Em uma entrevista reveladora para o Financial Times no domingo (10), Nicolas Chaillan, ex-chefe de tecnologia do Pentágono, disse que renunciou em protesto contra o ritmo lento da transformação tecnológica nos EUA – e, em uma reviravolta provocativa, opinou que a China está dominando o segmento, em especial no desenvolvimento inteligência artificial avançada.

Nicolas Chaillan, ex-chefe de tecnologia do Pentágono, disse que renunciou em protesto contra o ritmo lento da transformação tecnológica nos EUA. Imagem: Advanced Technology Academic Research Center – Twitter

Segundo Chaillan, há “boas razões para estar com raiva” do que ele chama de fracasso dos EUA em responder à ameaça cibernética da China, mesmo temendo que o futuro de seus filhos esteja em risco.

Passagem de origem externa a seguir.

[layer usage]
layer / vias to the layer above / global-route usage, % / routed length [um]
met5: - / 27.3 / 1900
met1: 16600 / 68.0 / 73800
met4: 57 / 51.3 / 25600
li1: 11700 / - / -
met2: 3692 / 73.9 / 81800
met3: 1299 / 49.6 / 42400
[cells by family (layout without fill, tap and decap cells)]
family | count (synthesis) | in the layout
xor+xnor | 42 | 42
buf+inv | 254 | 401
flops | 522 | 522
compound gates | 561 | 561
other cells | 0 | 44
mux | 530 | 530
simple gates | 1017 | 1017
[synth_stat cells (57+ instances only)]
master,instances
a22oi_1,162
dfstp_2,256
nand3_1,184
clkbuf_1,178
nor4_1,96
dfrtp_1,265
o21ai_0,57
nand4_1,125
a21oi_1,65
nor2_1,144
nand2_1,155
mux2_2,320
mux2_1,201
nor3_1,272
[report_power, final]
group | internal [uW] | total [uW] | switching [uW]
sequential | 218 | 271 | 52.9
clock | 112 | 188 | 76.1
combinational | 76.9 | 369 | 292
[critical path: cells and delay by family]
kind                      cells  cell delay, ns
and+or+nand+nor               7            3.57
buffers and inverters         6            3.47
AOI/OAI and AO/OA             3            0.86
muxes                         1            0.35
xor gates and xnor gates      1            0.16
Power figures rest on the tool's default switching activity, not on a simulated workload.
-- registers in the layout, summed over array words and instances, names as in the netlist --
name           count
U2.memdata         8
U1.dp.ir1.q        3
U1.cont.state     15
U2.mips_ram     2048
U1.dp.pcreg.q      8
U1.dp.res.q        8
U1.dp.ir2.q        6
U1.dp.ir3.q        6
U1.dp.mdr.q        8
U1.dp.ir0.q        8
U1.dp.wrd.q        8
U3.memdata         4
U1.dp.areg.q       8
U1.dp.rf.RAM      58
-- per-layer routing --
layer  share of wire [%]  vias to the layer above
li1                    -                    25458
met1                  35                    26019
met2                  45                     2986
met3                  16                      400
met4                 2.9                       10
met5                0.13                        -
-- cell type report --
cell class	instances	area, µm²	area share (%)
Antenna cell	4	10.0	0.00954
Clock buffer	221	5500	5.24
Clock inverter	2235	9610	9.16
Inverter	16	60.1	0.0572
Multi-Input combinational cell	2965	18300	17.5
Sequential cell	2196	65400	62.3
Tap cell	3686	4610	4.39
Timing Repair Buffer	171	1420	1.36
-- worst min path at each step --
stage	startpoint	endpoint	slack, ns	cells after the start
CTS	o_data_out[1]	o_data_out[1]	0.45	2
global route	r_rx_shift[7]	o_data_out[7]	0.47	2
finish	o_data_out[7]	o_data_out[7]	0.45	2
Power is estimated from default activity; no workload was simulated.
[config.mk]
export PLATFORM = sky130hd
export DESIGN_NAME = ALU_Ctrl
export DESIGN_NICKNAME = ALU_Ctrl
export VERILOG_FILES = /design/flow/design.v
export SDC_FILE = /design/flow/constraint.sdc
export NUM_CORES = 4
export LEC_CHECK = 1
export CORE_AREA = 10 10 70 70
export DIE_AREA = 0 0 80 80
[constraint.sdc]
current_design ALU_Ctrl

set clk_period 3.4
set clk_io_pct 0.2

create_clock -name clk0 -period $clk_period

set non_clock_inputs [all_inputs -no_clocks]
set_input_delay [expr $clk_period * $clk_io_pct] -clock clk0 $non_clock_inputs
set_output_delay [expr $clk_period * $clk_io_pct] -clock clk0 [all_outputs]
[design.v]
module ALU_Ctrl(
          funct_i,
          ALUOp_i,
          ALUCtrl_o,
			 ALUJrCtrl_o
          );
    input      [6-1:0] funct_i;
    input      [3-1:0] ALUOp_i;
    output     [4-1:0] ALUCtrl_o;
    output     ALUJrCtrl_o;
    reg        [4-1:0] ALUCtrl_o;
	 reg        ALUJrCtrl_o;
    always @ ( * ) begin
        if (funct_i==6'b100000 && ALUOp_i==3'b010) begin   
            ALUCtrl_o=4'b0010;
            ALUJrCtrl_o = 0;
        end
		  else if(funct_i==6'b000000 && ALUOp_i==3'b000) begin   
            ALUCtrl_o=4'b0010;  
            ALUJrCtrl_o = 0;
        end
      else if(funct_i==6'b011000 && ALUOp_i==3'b010) begin   
            ALUCtrl_o=4'b0011;  
            ALUJrCtrl_o = 0;
        end
      else if(funct_i==6'b001000 && ALUOp_i==3'b010) begin   
            ALUCtrl_o=4'b0011;  
            ALUJrCtrl_o = 1;
        end
        else if(funct_i==6'b100010 && ALUOp_i==3'b010) begin   
            ALUCtrl_o=4'b0110;
            ALUJrCtrl_o = 0;
        end
        else if(funct_i==6'b100100 && ALUOp_i==3'b010) begin   
            ALUCtrl_o=4'b0000;
            ALUJrCtrl_o = 0;
        end
        else if(funct_i==6'b100101 && ALUOp_i==3'b010) begin   
            ALUCtrl_o=4'b0001;
            ALUJrCtrl_o = 0;
        end
        else if(funct_i==6'b101010 && ALUOp_i==3'b010) begin   
            ALUCtrl_o=4'b0111;
            ALUJrCtrl_o = 0;
        end
		  else if(funct_i==6'b101011 && ALUOp_i==3'b010) begin   
            ALUCtrl_o=4'b1111;  
            ALUJrCtrl_o = 0;
        end
		  else if(funct_i==6'b000000 && ALUOp_i==3'b010) begin   
            ALUCtrl_o=4'b1000;  
            ALUJrCtrl_o = 0;
        end
		  else if(funct_i==6'b000100 && ALUOp_i==3'b010) begin   
            ALUCtrl_o=4'b1001;  
            ALUJrCtrl_o = 0;
        end
		  else if(ALUOp_i==3'b011) begin   
            ALUCtrl_o=4'b1010;  
            ALUJrCtrl_o = 0;
        end
		  else if(ALUOp_i==3'b100) begin   
            ALUCtrl_o=4'b0001;  
            ALUJrCtrl_o = 0;
        end
        else if(ALUOp_i==3'b000) begin   
            ALUCtrl_o=4'b0010;
            ALUJrCtrl_o = 0;
        end
        else if(ALUOp_i==3'b001) begin   
            ALUCtrl_o=4'b0110;
            ALUJrCtrl_o = 0;
        end
		  else if(ALUOp_i==3'b101) begin   
            ALUCtrl_o=4'b1011;  
            ALUJrCtrl_o = 0;
        end
        else begin
            ALUCtrl_o=4'bxxxx;
            ALUJrCtrl_o = 1'b0;
        end
    end
endmodule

“Não temos chance de lutar contra a China dentro dos próximos 15 a 20 anos”, disse ele, que deixou o Departamento de Defesa no mês passado. As declarações fazem parte da primeira entrevista de Chaillan desde que deixou o cargo. “No momento, já é um negócio fechado; já acabou, na minha opinião”.

China supera EUA em IA, aprendizado de máquina e capacidade de ataque, diz Nicolas Chaillan

Não são poucas as reclamações de Chaillan. Ele classificou a cibersegurança em alguns setores do governo dos EUA como “nível de jardim de infância”, lamentou a falta de cooperação entre os militares americanos e a área de tecnologia e disse que havia perdido seu tempo “consertando laptops e itens básicos da nuvem”.

Acima de tudo, no entanto, ele parece furioso com o fato de a China estar avançando nos domínios da inteligência artificial, aprendizado de máquina e capacidade de ataque cibernético.

Em uma dura crítica aos gigantes da tecnologia dos EUA, Chaillan reclamou que o Google, por exemplo, hesita em mergulhar em pesquisas de IA particularmente controversas. Por outro lado, empresas chinesas, segundo ele, são obrigadas a trabalhar com o governo e estão fazendo um “investimento maciço” em IA “sem se importar com a ética”.

“Se é necessária uma guerra ou não, é anedótico”, disse Chaillan, que revelou ao Financial Times que planeja testemunhar no Congresso nas próximas semanas.